You may have heard, a few weeks ago…it snowed back here. It was in all the papers.
(I have to quit using that phrase because there aren’t any papers anymore)

It was all over the internet.

On both coasts there seems to be an amazing lack of weather memory. When it snows here people act as though it is an event of biblical proportions.

As though it hasn’t been doing it since 1621.

Just as L.A. drivers end up curled up on the floorboards of their Beemers when a slight mist falls from the sky, these Bostonians have a yearly collective amnesia about snow preparedness.

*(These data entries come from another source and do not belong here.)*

==> design/flow/design.v <==
module ALU (
    input clk, en,    
    input [7:0] a, b,
    input [3:0] s,    
    output reg [15:0] y,  
    output reg carry , zero  
);
reg [7:0] a_in=0,b_in=0;
reg [1:0] flags=0;  
reg [15:0] out_y=0;
always@(posedge clk, posedge en)
begin
	if(en)begin
		a_in <= 0; b_in <= 0;y <= 0;
		carry <= 0; zero<= 0;
	end
	else begin
		a_in <= a; b_in <= b; y <= out_y;
      carry <= flags [0]; zero <= flags [1];
	end
end
always @(a_in, b_in, s) begin
flags = 2'b00;
case (s)
    4'd0: begin
        out_y ={8'd0, ( a_in + b_in )};  
        flags [0] = out_y [8] ;  
    end
    4'd1: begin
        out_y ={8'd0, ( a_in - b_in )};  
        flags [0] = out_y[8] ;  
    end
    4'd2: begin
        out_y = {8'd0 ,(a_in + 1'b1)};  
        flags [0] = out_y[8];  
    end
    4'd3: begin
        out_y = {8'd0, (a_in - 1'b1)};  
        flags[0] = out_y[8];  
    end
    4'd4: out_y =( a_in * b_in );  
    4'd5: out_y =( a_in / b_in );  
    4'd6: out_y ={8'd0, ( a_in & b_in )};  
    4'd7: out_y ={8'd0, ( a_in | b_in )};  
    4'd8: out_y ={8'd0, ( a_in ^ b_in )};  
    4'd9: out_y ={8'd0, ~( a_in & b_in )};  
    4'd10: out_y ={8'd0, ~( a_in | b_in )};  
    4'd11: out_y ={8'd0, ~( a_in ^ b_in )};  
    4'd12: begin
        flags[0] = a_in[7];  
        out_y = {8'd0 , (a_in<<1)};  
    end
    4'd13: begin
        flags[0] = a_in[0] ;  
        out_y = {8'd0, (a_in>>1)};  
    end
    4'd14: out_y = {8'd0, a_in [0], a_in [7:1]};  
    4'd15: out_y = {8'd0, a_in [6:0], a_in[7]};  
    default : out_y =16'd0;
    endcase  
    if(!out_y) flags[1] = 1;  
    end
endmodule
==> design/flow/run.sh <==
#!/bin/bash
# OpenROAD 26Q1-2900-gdf79404cd8, Yosys 0.63+post, stock flow scripts
make -C /OpenROAD-flow-scripts/flow DESIGN_CONFIG=/design/flow/config.mk WORK_HOME=/design/flow/orfs finish
==> design/flow/config.mk <==
export PLATFORM = sky130hd
export DESIGN_NAME = ALU
export DESIGN_NICKNAME = ALU
export VERILOG_FILES = /design/flow/design.v
export SDC_FILE = /design/flow/constraint.sdc
export NUM_CORES = 4
export LEC_CHECK = 1
export CORE_UTILIZATION = 30
==> design/flow/constraint.sdc <==
current_design ALU

set clk_period 15.9
set clk_io_pct 0.2

create_clock -name clk0 -period $clk_period [get_ports {clk}]

set non_clock_inputs [all_inputs -no_clocks]
set_input_delay [expr $clk_period * $clk_io_pct] -clock clk0 $non_clock_inputs
set_output_delay [expr $clk_period * $clk_io_pct] -clock clk0 [all_outputs]
==> flow_metrics.py <==
# Flow results
metrics = {
    "status": {
        "status": "finished with violations",
        "violations": "negative setup slack",
    },
    "synth": {
        "ys_chip_area_mm2": 0.00991,
        "compound_area_share_pct": 26.0,
        "yosysWarnings": 1,
        "synth.avg_cell_area_um2": 7.69,
        "mux_area_share_pct": 4.84,
        "top_area_cell": "ha_1",
        "netlist_instances": 1288,
        "top_cells_by_area": "ha_1 (21%), dfrtp_1 (8.6%), fa_1 (7.5%), nor2_1 (5.0%), a21oi_1 (4.7%)",
        "ff_type": "dfrtp_1",
        "top_cell_area_share_pct": 20.6,
        "ys_ff": 34,
        "ys_types": 98,
        "yosys.area_share.simple_pct": 21.2,
        "ys_cells": 1288,
        "netlist_area_mm2": 0.00991,
        "edf_count": 0,
        "synthArstFlopShare_pct": 100,
        "top_logic_kind": "adder cells",
        "synth_seq_share_pct": 8.59,
        "synth-adder-area-share_pct": 28.2,
        "xor_share_pct": 5.04,
    },
    "cells_and_area": {
        "area_growth_pct": 55.5,
        "design_area_mm2": 0.0154,
        "final_cells": 2214,
        "lay_top_count": "buf_4",
        "most-common-layout-cells": "buf_4 (459), ha_1 (142), nor2_1 (119)",
        "n_fill_cell": 3043,
        "layout-drive-gt1-share_pct": 37.8,
    },
    "sta": {
        "hold_viol": 0,
        "relSlewSlack_pct": 47.9,
        "layout_min_cycle_time_ns": 25.38,
        "fin_hold_ws_ns": 0.853,
        "fin_crit_sh_pct": 160,
        "finalSetupViolCount": 6,
        "finClkSkew_ns": 0.0119,
        "finalSetupTns_ns": -38.30,
        "drv_slew": 0,
        "rsz0062_at_grt": "true",
        "post-route-worst-setup-slack_ns": -9.48,
        "tightest_slew_ns": 0.772,
        "fmax_mhz": 39.4,
    },
    "critical_path": {
        "cp_max_fo": 8,
        "cp-end-kind": "flip-flop",
        "critPathKind": "flip-flop to flip-flop",
        "required_ns": 16.11,
        "start_kind": "flip-flop",
        "cpMaxStageDelayCell": "or4_4",
        "max_stage_delay_ns": 0.54,
        "cp_data_arrival_time_ns": 25.59,
        "path_common_cell": "o21a_1",
    },
    "hold_path": {
        "min_path_type": "flip-flop to flip-flop",
    },
    "place": {
        "gp_congestion": 0.950,
        "pre_cts_slack_ns": -9.80,
        "dpl_cell_area_mm2": 0.0139,
        "dp_hpwl_um": 27000,
        "dp_cells": 2087,
        "io_buffers": 39,
    },
    "power_and_ir_drop": {
        "ir_drop_mv": 0.298,
        "cellPowerDensity_mw_per_mm2": 228,
        "p_leak_nw": 7.41,
    },
    "floorplan": {
        "rows": 66,
        "die_area_mm2": 0.0338,
        "fp.dieH_um": 184,
        "die_w_um": 184,
        "initCoreUtil_pct": 30.4,
        "io_pins": 40,
        "core_area_mm2": 0.0325,
    },
    "detailed_routing": {
        "top_layer_used": "met4",
        "drt-met1-wl_um": 16500,
        "drt_first_pass_iters": 15,
        "finalWirelength_um": 35800,
        "vias": 11315,
        "met3WireLength_um": 1840,
        "dr.first_iter.drc_count": 499,
        "ant_nets": 0,
        "n_antenna_cell": 0,
        "drc": 0,
        "route.met2.wl_um": 16500,
        "wire_per_inst_um": 16.2,
        "vias_per_cell": 5.11,
    },
    "grt": {
        "grt_pass1_wl_um": 58200,
        "grt_max_degree": 35,
        "grt_pass1_vias": 11099,
        "antenna_found_initial": 0,
        "grt_usage_pct": 22.1,
        "overflow": 0,
    },
    "run": {
        "max_cap_viol_count": 0,
        "warning_count": 40,
    },
    "clocking": {
        "cts_buffers": 5,
        "clk_latency_ns": 0.31,
        "cts_root_buf": "clkbuf_16",
        "clkTransAtPathRegs_ns": 0.06,
        "cts_tree": "yes",
        "postCtsHoldBufs": 0,
        "cts.htree.levels": 2,
        "cts_sinks": 34,
        "cts_buffer_depth": 2,
    },
}
-- kinds of logic (layout without fill, tap and decap cells) --
family,after synthesis,in the layout
AOI/OAI and AO/OA,372,372
xor gates and xnor gates,57,57
adders and majority gates,201,201
buffers and inverters,149,626
DFF,34,34
muxes,43,43
other,1,8
and+or+nand+nor,431,431
-- power by group --
| part | leakage [nW] | internal (mW) | switching (mW) | total, mW |
|---|---|---|---|---|
| sequential | 0.418 | 0.0960 | 0.00421 | 0.100 |
| combinational | 6.90 | 1.75 | 1.52 | 3.27 |
| clock | 0.0940 | 0.0903 | 0.0460 | 0.136 |
-- routing by layer --
metal / up-vias / global-route usage [%]
li1: 5663 / -
met1: 5324 / 31.2
met2: 277 / 36.1
met3: 51 / 3.03
met4: 0 / 5.07
met5: - / 0
-- path summary, 6_finish.rpt --
path	slack [ns]	cells past startpoint	start	end
hold / removal	0.85	3	a_in[7]$_DFF_PP0_	carry$_DFF_PP0_
max in group asynchronous	12.25	3	en	y[11]$_DFF_PP0_
min in group asynchronous	3.28	3	en	a_in[2]$_DFF_PP0_
hold reg to reg	0.85	3	a_in[7]$_DFF_PP0_	carry$_DFF_PP0_
setup reg to reg	-9.48	136	b_in[4]$_DFF_PP0_	zero$_DFF_PP0_
setup / recovery	-9.48	136	b_in[4]$_DFF_PP0_	zero$_DFF_PP0_
-- through the flow --
| step | total power [mW] | utilization (%) |
|---|---|---|
| floorplan | 1.96 | - |
| global placement | 3.00 | 42.6 |
| detailed placement | 3.02 | 42.6 |
| CTS | 3.37 | 45.8 |
| global route | 3.84 | 47.3 |
| finish | 3.51 | 47.3 |
-- state kept, by name, summed over array words and instances (netlist names) --
name / count
y: 16
a_in: 8
b_in: 8
carry: 1
zero: 1
-- cells in the mapped netlist, types with 5 or more instances --
| cell type | number |
|---|---|
| or3_1 | 9 |
| a22oi_1 | 6 |
| nor4_1 | 5 |
| and3_1 | 6 |
| nand4_1 | 9 |
| a21oi_1 | 93 |
| mux2i_1 | 13 |
| nor2b_1 | 13 |
| nor2_1 | 132 |
| a221oi_1 | 6 |
| a31oi_1 | 9 |
| o31ai_1 | 20 |
| or2_2 | 9 |
| xnor2_1 | 36 |
| or4_1 | 7 |
| o22ai_1 | 11 |
| a21o_1 | 22 |
| ha_1 | 163 |
| and2_1 | 5 |
| nand2b_1 | 16 |
| o21bai_1 | 11 |
| o21a_1 | 38 |
| o21ai_0 | 53 |
| o211ai_1 | 17 |
| dfrtp_1 | 34 |
| fa_1 | 37 |
| clkbuf_1 | 26 |
| nand3_1 | 20 |
| mux2_2 | 24 |
| inv_1 | 102 |
| buf_2 | 10 |
| xor2_1 | 21 |
| o311ai_0 | 5 |
| a211oi_1 | 6 |
| o21ai_1 | 5 |
| nor3_1 | 51 |
| nand3b_1 | 5 |
| nand2_1 | 118 |
-- cell type report --
cell class | instances | area (um^2) | area share [%]
Multi-Input combinational cell | 1112 | 9400 | 61.0
Clock inverter | 3 | 68.8 | 0.447
Sequential cell | 34 | 853 | 5.54
Tap cell | 442 | 553 | 3.59
Clock buffer | 5 | 125 | 0.812
Inverter | 105 | 404 | 2.62
Timing Repair Buffer | 513 | 4010 | 26.0
-- critical path, delay by kind of cell (launching register included) --
kind	cells	cell delay (ns)
AND/OR/NAND/NOR	36	5.33
flip-flops	1	0.43
adder cells (fa/ha/maj)	15	3.89
buffers and inverters	7	1.08
AND-OR/OR-AND	68	11.54
multiplexers	10	3.02
-- timing repair --
item,CTS,global route
setup buffers,91,33
endpoints found under the setup margin,7,7
resized,43,57
pin swaps,32,67
Power is estimated from default activity; no workload was simulated.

Snow preparedness evidently requires copious amounts of milk, eggs and bread to be able to stay in your house for 24 hours when it is snowing. Yesterday the markets were overrun by rampaging hordes of family care-givers snatching loaves of Oroweat off the shelves like it was bread day at the Moscow Municipal Market. Harried home keepers stared at the empty shelves of 2% milk, finally muttering, ”Ahhh – Screw it” and grabbing a couple of half gallons of whole milk.

I was in the market too. I had half a loaf of that wheat bread with the crunchy stuff on top and at least 1/3 of a quart of milk at home. Unless I wanted to make 5 boxes of Kraft Mac and Cheese and 30 grilled cheese sandwiches I was pretty much OK. I hadn’t heard about the snow ( The Hanover Times Picayune and Super Coupon Saver newspaper didn’t have room for the weather box…but Short Ribs were $2.39 a pound at Sullys’ Butcher Shop) so I was shopping for the ingredients for Cioppino (The San Francisco Treat).

It’s amazing  to me how we are so fully informed by internet TV and radio about weather and yet seem so surprised and unprepared for it. I remember hearing stories about how old farmers (or sailors or cowboys or oil wildcatters) would look up in the sky and say, “Yep, looks like we got a  fill in you favorite weather disaster here  comin’ in”. At which point they’d round up the cattle or nets or whatever and stoically wait it out.

True, they didn’t have to get Precious to her Pilates For Kids Class or make sure they had daycare for the Snow/Rain/Tornado/Frogs-falling-from-the-sky Day. But didn’t our ancestors, even just a couple of generations back, have more…gumption?

I like that word gumption…we need more gumption – and a lot less apps.

Weather disasters could be a great story from your family history. Did your ancestors live through storms, fires, the dust bowl, the disco era?
Were your parents living in New York during the the Blackout of 1965? Were you born in 1966? Maybe a little questioning is in order…just sayin’.
I personally rode out most of the major Los Angeles earthquakes in the 20th century. Yep, I have stories.

These are just the kind of hooks that will make telling your family story interesting.

By the way…I just figured it out.

The best way to survive a snowstorm is to make French Toast.

Bet they didn’t tell you that in your Boy Scout Manual.